**About this exercise**
Produce a copy of every line in the records that holds the string "else".

**Exercise material**
## config.mk

```make
export PLATFORM = sky130hd
export DESIGN_NAME = ftrs_cordic
export DESIGN_NICKNAME = d
export VERILOG_FILES = /design/src/rtl/ftrs_pkg.sv /design/src/rtl/ftrs_cordic.sv
export SDC_FILE = /design/constraint.sdc
export NUM_CORES = 2
export LEC_CHECK = 0
export ABC_AREA = 0
export ABC_CLOCK_PERIOD_IN_PS = 86400
export BUFFER_PORTS_ARGS = -buffer_cell sky130_fd_sc_hd__clkbuf_2
export CAP_MARGIN = 20
export CORE_MARGIN = 4
export CORE_UTILIZATION = 58
export DETAILED_ROUTE_END_ITERATION = 8
export GPL_TIMING_DRIVEN = 0
export MAX_ROUTING_LAYER = met4
export PLACE_DENSITY = 0.85
export SYNTH_ARGS = -nofsm -noshare
export SYNTH_HDL_FRONTEND = slang
export SYNTH_SLANG_ARGS = --single-unit
```

## constraint.sdc

```tcl
create_clock -name i_clk -period 86.4 [get_ports i_clk]
set_clock_uncertainty 0.15 [all_clocks]
set_input_delay 12.96 -clock i_clk [delete_from_list [all_inputs] [get_ports i_clk]]
set_output_delay 12.96 -clock i_clk [all_outputs]
set_load 0.01 [all_outputs]
```

## src/rtl/ftrs_pkg.sv

```systemverilog
`timescale 1ns / 1ps
// ----------------------------------------------------------------------------
// ftrs_pkg: shared widths, types and tables
// Constants and pipeline sideband types for the face target rotation steer.
// ----------------------------------------------------------------------------
package ftrs_pkg;

    localparam int COORD_W  = 16;
    localparam int ANGLE_W  = 16;
    localparam int RATE_W   = 24;
    localparam int LIM_W    = RATE_W - 1;
    localparam int CFG_W    = 15;
    localparam int DIFF_W   = COORD_W + 1;
    localparam int CORDIC_N = 16;
    localparam int GUARD_SH = 8;
    localparam int CXW      = DIFF_W + GUARD_SH + 4;
    localparam int ZW       = 32;
    localparam int SIZE_W   = ANGLE_W + 1;
    localparam int PROD_W   = LIM_W + SIZE_W;
    localparam int QW       = LIM_W;
    localparam int ACC_W    = RATE_W + 5;
    localparam int IN_W     = 128;
    localparam int OUT_W    = 2 * RATE_W;

    typedef enum logic {
        CFG_ALIGN = 1'b0,
        CFG_SLOW  = 1'b1
    } t_cfg_idx;

    // sideband carried alongside the CORDIC
    typedef struct packed {
        logic [ANGLE_W-1:0]       facing;
        logic signed [RATE_W-1:0] rate;
        logic [LIM_W-1:0]         limit;
    } t_side;

    // sideband carried alongside the divider
    typedef struct packed {
        logic signed [RATE_W-1:0] rate;
        logic [LIM_W-1:0]         limit;
        logic                     aligned;
        logic                     big;
        logic                     zero;
        logic                     neg;
    } t_dside;

    // atan(2^-i) in 2^-32 turn
    function automatic logic [ZW-1:0] f_atan(input int i);
        logic [ZW-1:0] v;
        case (i)
            0:  v = 32'd536870912;
            1:  v = 32'd316933406;
            2:  v = 32'd167458907;
            3:  v = 32'd85004756;
            4:  v = 32'd42667331;
            5:  v = 32'd21354465;
            6:  v = 32'd10679838;
            7:  v = 32'd5340245;
            8:  v = 32'd2670163;
            9:  v = 32'd1335087;
            10: v = 32'd667544;
            11: v = 32'd333772;
            12: v = 32'd166886;
            13: v = 32'd83443;
            14: v = 32'd41722;
            15: v = 32'd20861;
            16: v = 32'd10430;
            17: v = 32'd5215;
            18: v = 32'd2608;
            19: v = 32'd1304;
            20: v = 32'd652;
            21: v = 32'd326;
            22: v = 32'd163;
            23: v = 32'd81;
            default: v = '0;
        endcase
        return v;
    endfunction

endpackage

```

## src/rtl/ftrs_cordic.sv

```systemverilog
`timescale 1ns / 1ps
// ----------------------------------------------------------------------------
// ftrs_cordic: pipelined vectoring CORDIC
// atan2(dy, dx) in 2^-32 turn, one pre-rotation stage and one stage per
// iteration.
// ----------------------------------------------------------------------------
module ftrs_cordic
    import ftrs_pkg::*;
(
    input  logic                     i_clk,
    input  logic                     i_rst_n,
    input  logic                     i_en,
    input  logic                     i_vld,
    input  logic signed [DIFF_W-1:0] i_dx,
    input  logic signed [DIFF_W-1:0] i_dy,
    input  t_side                    i_side,
    output logic                     o_vld,
    output logic [ZW-1:0]            o_z,
    output t_side                    o_side
);

    logic                  r_vld [0:CORDIC_N];
    logic                  r_zf  [0:CORDIC_N];
    logic signed [CXW-1:0] r_x   [0:CORDIC_N];
    logic signed [CXW-1:0] r_y   [0:CORDIC_N];
    logic [ZW-1:0]         r_z   [0:CORDIC_N];
    t_side                 r_sd  [0:CORDIC_N];

    logic signed [CXW-1:0] w_x;
    logic signed [CXW-1:0] w_y;

    assign w_x = CXW'(i_dx) <<< GUARD_SH;
    assign w_y = CXW'(i_dy) <<< GUARD_SH;

    // left half plane: rotate by a half turn first
    always_ff @(posedge i_clk) begin
        if (!i_rst_n) begin
            r_vld[0] <= 1'b0;
        end else if (i_en) begin
            r_vld[0] <= i_vld;
            r_zf[0]  <= (i_dx == '0) && (i_dy == '0);
            r_sd[0]  <= i_side;
            if (w_x < 0) begin
                r_x[0] <= -w_x;
                r_y[0] <= -w_y;
                r_z[0] <= {1'b1, {(ZW-1){1'b0}}};
            end else begin
                r_x[0] <= w_x;
                r_y[0] <= w_y;
                r_z[0] <= '0;
            end
        end
    end

    for (genvar g = 0; g < CORDIC_N; g++) begin : g_it
        always_ff @(posedge i_clk) begin
            if (!i_rst_n) begin
                r_vld[g+1] <= 1'b0;
            end else if (i_en) begin
                r_vld[g+1] <= r_vld[g];
                r_zf[g+1]  <= r_zf[g];
                r_sd[g+1]  <= r_sd[g];
                if (r_y[g] > 0) begin
                    r_x[g+1] <= r_x[g] + (r_y[g] >>> g);
                    r_y[g+1] <= r_y[g] - (r_x[g] >>> g);
                    r_z[g+1] <= r_z[g] + f_atan(g);
                end else begin
                    r_x[g+1] <= r_x[g] - (r_y[g] >>> g);
                    r_y[g+1] <= r_y[g] + (r_x[g] >>> g);
                    r_z[g+1] <= r_z[g] - f_atan(g);
                end
            end
        end
    end

    assign o_vld  = r_vld[CORDIC_N];
    assign o_z    = r_zf[CORDIC_N] ? '0 : r_z[CORDIC_N];
    assign o_side = r_sd[CORDIC_N];

endmodule

```

==> impl_metrics.csv <==
group,metric,value,unit
grt,grt_usage,25.06,%
pwr,power.total,6006,uW
synth,syn-instance-count,12120,
die,fp.dieArea,247200,sq um
timing,slew_violations,0,
min_path,hold-path-cell-count,0,
detailed_routing,dr_total_vias,95140,
detailed_routing,ant_nets,0,
detailed_routing,drt_first_iter_violations,7591,
worst_setup_path,reg2reg_depth,23,
timing,clock.fmax,0.04900,GHz
synth,ys_warn_count,0,
synth,netlist_top_cells_count,"edfxtp_1 (2365), ha_1 (1204), xnor2_1 (1016)",
clocking,postCtsSetupRepairBufs,0,
timing,rsz0062_at_grt,"no",
worst_setup_path,critical_path_buf_inv_count,9,
synth,synth_edf_count,2365,
worst_setup_path,crit_path_start_kind,"primary input",
clocking,numCtsBuffers,237,
finish,fin_nets,13940,
synth,synth_top_area_share,51.16,%
grt,antenna_found_initial,6,
finish,layout-drive-gt1-share,6.166,%
clocking,htreeDepth,4,
die,fp.dieH,497.2,microns
timing,slew_headroom,14.65,%
grt,grt_pass1_wl,488.0,mm
worst_setup_path,critPathLaunch,"i_rst_n",
synth,synth_area_leaders,"edfxtp_1 (51%), ha_1 (11%), xnor2_1 (6.4%)",
synth,syn_avg_cell_area,11.46,sq um
worst_setup_path,crit_fanout,10,
timing,layout_worst_path_cycle_share,23.62,%
clocking,cts_hold_buf,0,
clocking,clock_sinks,2366,
die,row_count,179,
timing,max_slew.worst_pin.slew,1264,ps
synth,ys_types,105,
clocking,cts_resized,0,
worst_setup_path,cp.arrival,20900,ps
placed_design,dpl.hpwl,228.6,mm
timing,final.setup.tns,0,ps
outcome,status,"finished clean",
timing,setup_viol,0,
detailed_routing,drc,0,
worst_setup_path,cp_cell_sequence,"clkbuf_1 > nand2_2 > buf_12 > clkinv_1 > clkbuf_2 > buf_16 > clkbuf_1 > buf_16 > o21ai_0 > clkbuf_1 > clkbuf_1 > o21ai_0 > ha_1 > a21o_1 > a21oi_1 > o21ai_0 > a21oi_1 > a221oi_1 > o311ai_0 > a311oi_1 > o21ai_0 > o311ai_0",
worst_setup_path,critPathRequiredTime,86890,ps
min_path,hold_start,"r_sd[0][149]",
grt,grt_overflow_total,0,
finish,areaGrowthSynthToFinish,10.34,%
synth,synth_top_cell_by_area,"edfxtp_1",
placed_design,gp_congestion,0.9854,
synth,synth_flop_cell,"edfxtp_1",
min_path,hold_class,"register to register",
pwr,power_density,39.22,nW/um^2
clocking,cts-root-buf,"clkbuf_16",
synth,synth_fp_nets,13460,
synth,ys_seq_area_share,51.18,%
worst_setup_path,cpMaxStageDelayCell,"o311ai_0",
clocking,cts_tree,"done",
clocking,clock_path_buffers,3,
die,coreArea,238100,sq um
placed_design,io_buffer_count,193,
timing,hold_viol,0,
job,maxCapViolCount,0,
worst_setup_path,worst_r2r_startpoint,"r_y[13][18]",
worst_setup_path,critPathMaxStageDelay,1100,ps
synth,synth_seq_cells,2366,
die,die_width,497.2,microns
pwr,p_leak,0.05960,uW
clocking,clock_latency,930,ps
clocking,path_clk_slew,60,ps
pwr,vdd_drop_max,0.02542,mV
synth,synthMostInstantiatedCell,"edfxtp_1",
die,ios,197,
die,initial_core_util,58.30,%
worst_setup_path,path_depth,22,
worst_setup_path,cp_top_family,"buffers and inverters",
finish,final_util,64.33,%
timing,min_period,20410,ps
grt,grt_max_degree,76,
detailed_routing,first_pass_iters,6,
grt,grt_pass1_vias,91250,
detailed_routing,routed_wl,309.4,mm
synth,syn-cell-area,138800,sq um
worst_setup_path,crit_type,"primary input to register",
detailed_routing,wire_per_inst,19.36,microns
detailed_routing,routed_via_density,5.953,
worst_setup_path,cp-end-kind,"register",
synth,async_flop_share,0,%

**Answer section**
        end else if (i_en) begin
            end else begin
            end else if (i_en) begin
                end else begin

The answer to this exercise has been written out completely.